Speaking of which, I went on the Pritikin diet 21 years ago, and improved my risk factors for heart disease (and cancer) dramatically. I took my blood pressure today at a Long's Drug Store. It was 101 over 59. This was shortly after I got done working out at a gym and having lunch. I have the blood pressure of a 12-year old. 22 years ago, my blood pressure was 134 over 90, even though I was exercising more then than I am now. I also weigh less today than I did when I was 21. When I went on the Pritikin diet, the medical establishment still hadn't accepted his ideas - that an extremely low-fat, high complex carbohydrate diet could reverse atherosclerosis and reduce the risk of cancer. Now, they do.

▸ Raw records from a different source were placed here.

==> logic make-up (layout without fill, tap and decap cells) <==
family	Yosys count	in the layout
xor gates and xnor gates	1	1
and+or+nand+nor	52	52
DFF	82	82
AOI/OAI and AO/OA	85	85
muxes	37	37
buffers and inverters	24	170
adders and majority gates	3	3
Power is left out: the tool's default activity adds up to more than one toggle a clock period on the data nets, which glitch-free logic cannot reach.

When Nathan Pritikin discovered his diet, he had severe heart disease and leukemia. His doctor said that there was little that medical science could do for him. So he took matters into his own hands. Pritikin, an inventor with many patents to his name, applied his creative and original thinking to curing himself. After he discovered his diet and been on it for a year or so, his doctor expressed amazement at the improvement in his serum cholesterol and blood pressure. His leukemia also went into remission and stayed that way for the next 25 years, until he had an unfortunate relapse at the age of 69, due no doubt to the decline in immune function that occurs with aging. Now, it is recognized that a very low-fat, low-sugar diet is anti-carcinogenic as well as anti-atherogenic.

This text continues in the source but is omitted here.